WHAT YOU ARE ASKED TO DO
Go through the entries below and work out how many lines include "IntervalWidth". Answer with the number only.

DATA RECORDS
<<<<

<file path="src/design/slbc_pkg.sv">
// Package for the status LED blink controller.
// Holds the event, colour, cue and register index codes and the colour drive table.
// No dependencies.
`default_nettype none

package slbc_pkg;

    // Event codes carried by the action field
    typedef enum logic [2:0] {
        ACT_TICK       = 3'd0,
        ACT_FLAG_WRITE = 3'd1,
        ACT_WARN_BTN   = 3'd2,
        ACT_PAIR_BTN   = 3'd3,
        ACT_CONNECT    = 3'd4,
        ACT_DISCONNECT = 3'd5
    } t_action;

    // LED colour codes
    typedef enum logic [2:0] {
        COL_YELLOW = 3'd0,
        COL_RED    = 3'd1,
        COL_GREEN  = 3'd2,
        COL_PURPLE = 3'd3,
        COL_BLUE   = 3'd4,
        COL_OFF    = 3'd5
    } t_color;

    // Buzzer cue codes
    typedef enum logic [1:0] {
        CUE_NONE       = 2'd0,
        CUE_CONNECT    = 2'd1,
        CUE_DISCONNECT = 2'd2
    } t_cue;

    // Configuration register indexes
    typedef enum logic [1:0] {
        REG_BLINK_INTERVAL = 2'd0,
        REG_BLINK_PAUSE    = 2'd1,
        REG_PAIR_TIMEOUT   = 2'd2
    } t_reg_index;

    localparam int CfgIndexWidth = 2;
    localparam int CfgDataWidth  = 20;
    localparam int IntervalWidth = 16;
    localparam int TimeoutWidth  = 20;
    localparam int LevelWidth    = 8;

    localparam logic [15:0] RstBlinkInterval = 16'd500;
    localparam logic [15:0] RstBlinkPause    = 16'd3000;
    localparam logic [19:0] RstPairTimeout   = 20'd300000;
    localparam logic [15:0] PairBlinks       = 16'd50000;
    localparam logic [19:0] ElapsedMax       = 20'hFFFFF;
    localparam logic [6:0]  CountMask        = 7'd127;

    typedef struct packed {
        logic [LevelWidth-1:0] red;
        logic [LevelWidth-1:0] green;
        logic [LevelWidth-1:0] blue;
    } t_levels;

    // RGB drive for each colour; codes without a colour drive dark
    function automatic t_levels color_levels(input logic [2:0] color);
        t_levels lv;
        lv = '0;
        case (color)
            COL_RED: begin
                lv.red = 8'd255;
            end
            COL_YELLOW: begin
                lv.red   = 8'd255;
                lv.green = 8'd40;
                lv.blue  = 8'd10;
            end
            COL_GREEN: begin
                lv.green = 8'd255;
            end
            COL_BLUE: begin
                lv.blue = 8'd255;
            end
            COL_PURPLE: begin
                lv.red  = 8'd255;
                lv.blue = 8'd150;
            end
            default: begin
                lv = '0;
            end
        endcase
        return lv;
    endfunction

endpackage

`default_nettype wire

</file>
<file path="src/design/status_led_blink_controller_top.sv">
// Status LED blink controller, top level.
// Applies one event per transaction to the LED, pairing and link state; uses slbc_pkg.
//
//   channel | direction | handshake                  | payload
//   --------+-----------+----------------------------+-------------------------------------
//   in      | input     | i_in_valid / o_in_stall    | i_action, i_flag_value
//   out     | output    | o_out_valid / i_out_stall  | o_*_level, o_advertising, o_sound_cue,
//           |           |                            | o_flag_cleared
//   cfg     | input     | i_cfg_we                   | i_cfg_index, i_cfg_wdata
//
// One transaction per clock while input is not stalled: the state update and the result
// are computed in a single pass and the result appears in the output register in the
// cycle after acceptance. The output register is the only stage; input is stalled only
// while a result waits and i_out_stall is high.
// Synchronous active-low reset restores the register defaults and the power-up state
// (purple colour, LED shown off, nothing blinking).
`default_nettype none

module status_led_blink_controller_top (
    input  wire logic                                 i_clk,
    input  wire logic                                 i_rst_n,
    input  wire logic                                 i_in_valid,
    output logic                                      o_in_stall,
    input  wire logic [2:0]                           i_action,
    input  wire logic [7:0]                           i_flag_value,
    output logic                                      o_out_valid,
    input  wire logic                                 i_out_stall,
    output logic [7:0]                                o_red_level,
    output logic [7:0]                                o_green_level,
    output logic [7:0]                                o_blue_level,
    output logic                                      o_advertising,
    output logic [1:0]                                o_sound_cue,
    output logic                                      o_flag_cleared,
    input  wire logic                                 i_cfg_we,
    input  wire logic [slbc_pkg::CfgIndexWidth-1:0]   i_cfg_index,
    input  wire logic [slbc_pkg::CfgDataWidth-1:0]    i_cfg_wdata
);
    import slbc_pkg::*;

    // Configuration registers
    logic [IntervalWidth-1:0] r_blink_interval;
    logic [IntervalWidth-1:0] r_blink_pause;
    logic [TimeoutWidth-1:0]  r_pair_timeout;

    // Controller state
    logic [2:0]               r_led_color,      n_led_color;
    logic [2:0]               r_shown_color,    n_shown_color;
    logic                     r_blink_active,   n_blink_active;
    logic                     r_led_lit,        n_led_lit;
    logic                     r_warning_active, n_warning_active;
    logic                     r_pairing_active, n_pairing_active;
    logic                     r_link_connected, n_link_connected;
    logic [15:0]              r_blink_target,   n_blink_target;
    logic [15:0]              r_blink_done,     n_blink_done;
    logic [15:0]              r_wait_left,      n_wait_left;
    logic [TimeoutWidth-1:0]  r_pair_elapsed,   n_pair_elapsed;

    // Result register
    logic                     r_out_valid;
    t_levels                  r_levels,         n_levels;
    logic                     r_advertising;
    logic [1:0]               r_sound_cue,      n_sound_cue;
    logic                     r_flag_cleared,   n_flag_cleared;

    logic                     in_accept;
    logic [15:0]              done_inc;

    assign o_in_stall = r_out_valid && i_out_stall;
    assign in_accept  = i_in_valid && !o_in_stall;

    // Write configuration registers
    always_ff @(posedge i_clk) begin
        if (!i_rst_n) begin
            r_blink_interval <= RstBlinkInterval;
            r_blink_pause    <= RstBlinkPause;
            r_pair_timeout   <= RstPairTimeout;
        end else if (i_cfg_we) begin
            case (i_cfg_index)
                REG_BLINK_INTERVAL: r_blink_interval <= i_cfg_wdata[IntervalWidth-1:0];
                REG_BLINK_PAUSE:    r_blink_pause    <= i_cfg_wdata[IntervalWidth-1:0];
                REG_PAIR_TIMEOUT:   r_pair_timeout   <= i_cfg_wdata[TimeoutWidth-1:0];
                default: begin
                end
            endcase
        end
    end

    // Apply the event, then the LED step, then the pairing timeout
    always_comb begin
        n_led_color      = r_led_color;
        n_shown_color    = r_shown_color;
        n_blink_active   = r_blink_active;
        n_led_lit        = r_led_lit;
        n_warning_active = r_warning_active;
        n_pairing_active = r_pairing_active;
        n_link_connected = r_link_connected;
        n_blink_target   = r_blink_target;
        n_blink_done     = r_blink_done;
        n_wait_left      = r_wait_left;
        n_pair_elapsed   = r_pair_elapsed;
        n_sound_cue      = CUE_NONE;
        n_flag_cleared   = 1'b0;
        done_inc         = r_blink_done + 16'd1;

        // event
        case (i_action)
            ACT_TICK: begin
                if (r_wait_left != '0) begin
                    n_wait_left = r_wait_left - 16'd1;
                end
                if (r_pairing_active && (r_pair_elapsed != ElapsedMax)) begin
                    n_pair_elapsed = r_pair_elapsed + 20'd1;
                end
            end
            ACT_FLAG_WRITE: begin
                n_blink_target = {9'd0, i_flag_value[6:0] & CountMask};
                if (i_flag_value[6:0] == '0) begin
                    n_led_color      = COL_GREEN;
                    n_blink_active   = 1'b0;
                    n_warning_active = 1'b0;
                end else begin
                    n_led_color      = i_flag_value[7] ? COL_RED : COL_YELLOW;
                    n_blink_active   = 1'b1;
                    n_warning_active = 1'b1;
                end
            end
            ACT_WARN_BTN: begin
                if (r_warning_active) begin
                    n_blink_active   = 1'b0;
                    n_led_color      = COL_GREEN;
                    n_warning_active = 1'b0;
                    n_flag_cleared   = 1'b1;
                end
            end
            ACT_PAIR_BTN: begin
                if (!r_link_connected) begin
                    n_pairing_active = 1'b1;
                    n_pair_elapsed   = '0;
                    n_led_color      = COL_BLUE;
                    n_blink_target   = PairBlinks;
                    n_blink_active   = 1'b1;
                end
            end
            ACT_CONNECT: begin
                n_pairing_active = 1'b0;
                n_led_color      = COL_GREEN;
                n_blink_active   = 1'b0;
                n_led_lit        = 1'b1;
                n_link_connected = 1'b1;
                n_sound_cue      = CUE_CONNECT;
            end
            ACT_DISCONNECT: begin
                n_led_color      = COL_PURPLE;
                n_blink_active   = 1'b0;
                n_led_lit        = 1'b1;
                n_link_connected = 1'b0;
                n_sound_cue      = CUE_DISCONNECT;
            end
            default: begin
            end
        endcase

        // LED step: steady colour, or toggle when the wait has run out
        done_inc = n_blink_done + 16'd1;
        if (!n_blink_active) begin
            n_shown_color = n_led_color;
        end else if (n_wait_left == '0) begin
            if (n_led_lit) begin
                n_shown_color = COL_OFF;
                n_led_lit     = 1'b0;
                if (done_inc >= n_blink_target) begin
                    n_wait_left  = r_blink_pause;
                    n_blink_done = '0;
                end else begin
                    n_wait_left  = r_blink_interval;
                    n_blink_done = done_inc;
                end
            end else begin
                n_shown_color = n_led_color;
                n_led_lit     = 1'b1;
                n_wait_left   = r_blink_interval;
            end
        end

        // pairing timeout
        if (n_pairing_active && (n_pair_elapsed >= r_pair_timeout)) begin
            n_pairing_active = 1'b0;
            n_led_color      = COL_PURPLE;
            n_blink_active   = 1'b0;
            n_led_lit        = 1'b1;
            n_sound_cue      = CUE_DISCONNECT;
        end

        n_levels = color_levels(n_shown_color);
    end

    // Advance state on each accepted transaction
    always_ff @(posedge i_clk) begin
        if (!i_rst_n) begin
            r_led_color      <= COL_PURPLE;
            r_shown_color    <= COL_OFF;
            r_blink_active   <= 1'b0;
            r_led_lit        <= 1'b0;
            r_warning_active <= 1'b0;
            r_pairing_active <= 1'b0;
            r_link_connected <= 1'b0;
            r_blink_target   <= '0;
            r_blink_done     <= '0;
            r_wait_left      <= '0;
            r_pair_elapsed   <= '0;
        end else if (in_accept) begin
            r_led_color      <= n_led_color;
            r_shown_color    <= n_shown_color;
            r_blink_active   <= n_blink_active;
            r_led_lit        <= n_led_lit;
            r_warning_active <= n_warning_active;
            r_pairing_active <= n_pairing_active;
            r_link_connected <= n_link_connected;
            r_blink_target   <= n_blink_target;
            r_blink_done     <= n_blink_done;
            r_wait_left      <= n_wait_left;
            r_pair_elapsed   <= n_pair_elapsed;
        end
    end

    // Hold the result until the consumer takes it
    always_ff @(posedge i_clk) begin
        if (!i_rst_n) begin
            r_out_valid <= 1'b0;
        end else if (in_accept) begin
            r_out_valid <= 1'b1;
        end else if (!i_out_stall) begin
            r_out_valid <= 1'b0;
        end
    end

    always_ff @(posedge i_clk) begin
        if (in_accept) begin
            r_levels       <= n_levels;
            r_advertising  <= n_pairing_active;
            r_sound_cue    <= n_sound_cue;
            r_flag_cleared <= n_flag_cleared;
        end
    end

    assign o_out_valid    = r_out_valid;
    assign o_red_level    = r_levels.red;
    assign o_green_level  = r_levels.green;
    assign o_blue_level   = r_levels.blue;
    assign o_advertising  = r_advertising;
    assign o_sound_cue    = r_sound_cue;
    assign o_flag_cleared = r_flag_cleared;

    // Pairing is never active while the link is up
    a_pair_not_connected: assert property (@(posedge i_clk) disable iff (!i_rst_n)
        r_pairing_active |-> !r_link_connected)
        else $error("pairing active while connected");

    // A connect yields the connect cue and stops advertising
    a_connect_result: assert property (@(posedge i_clk) disable iff (!i_rst_n)
        (in_accept && (i_action == ACT_CONNECT)) |=>
            (o_out_valid && (o_sound_cue == CUE_CONNECT) && !o_advertising))
        else $error("connect result wrong");

    // Input is only held off by a waiting result
    a_stall_cause: assert property (@(posedge i_clk) disable iff (!i_rst_n)
        o_in_stall |-> o_out_valid)
        else $error("input stalled with no result pending");

endmodule

`default_nettype wire
</file>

>>>>

RESPONSE
5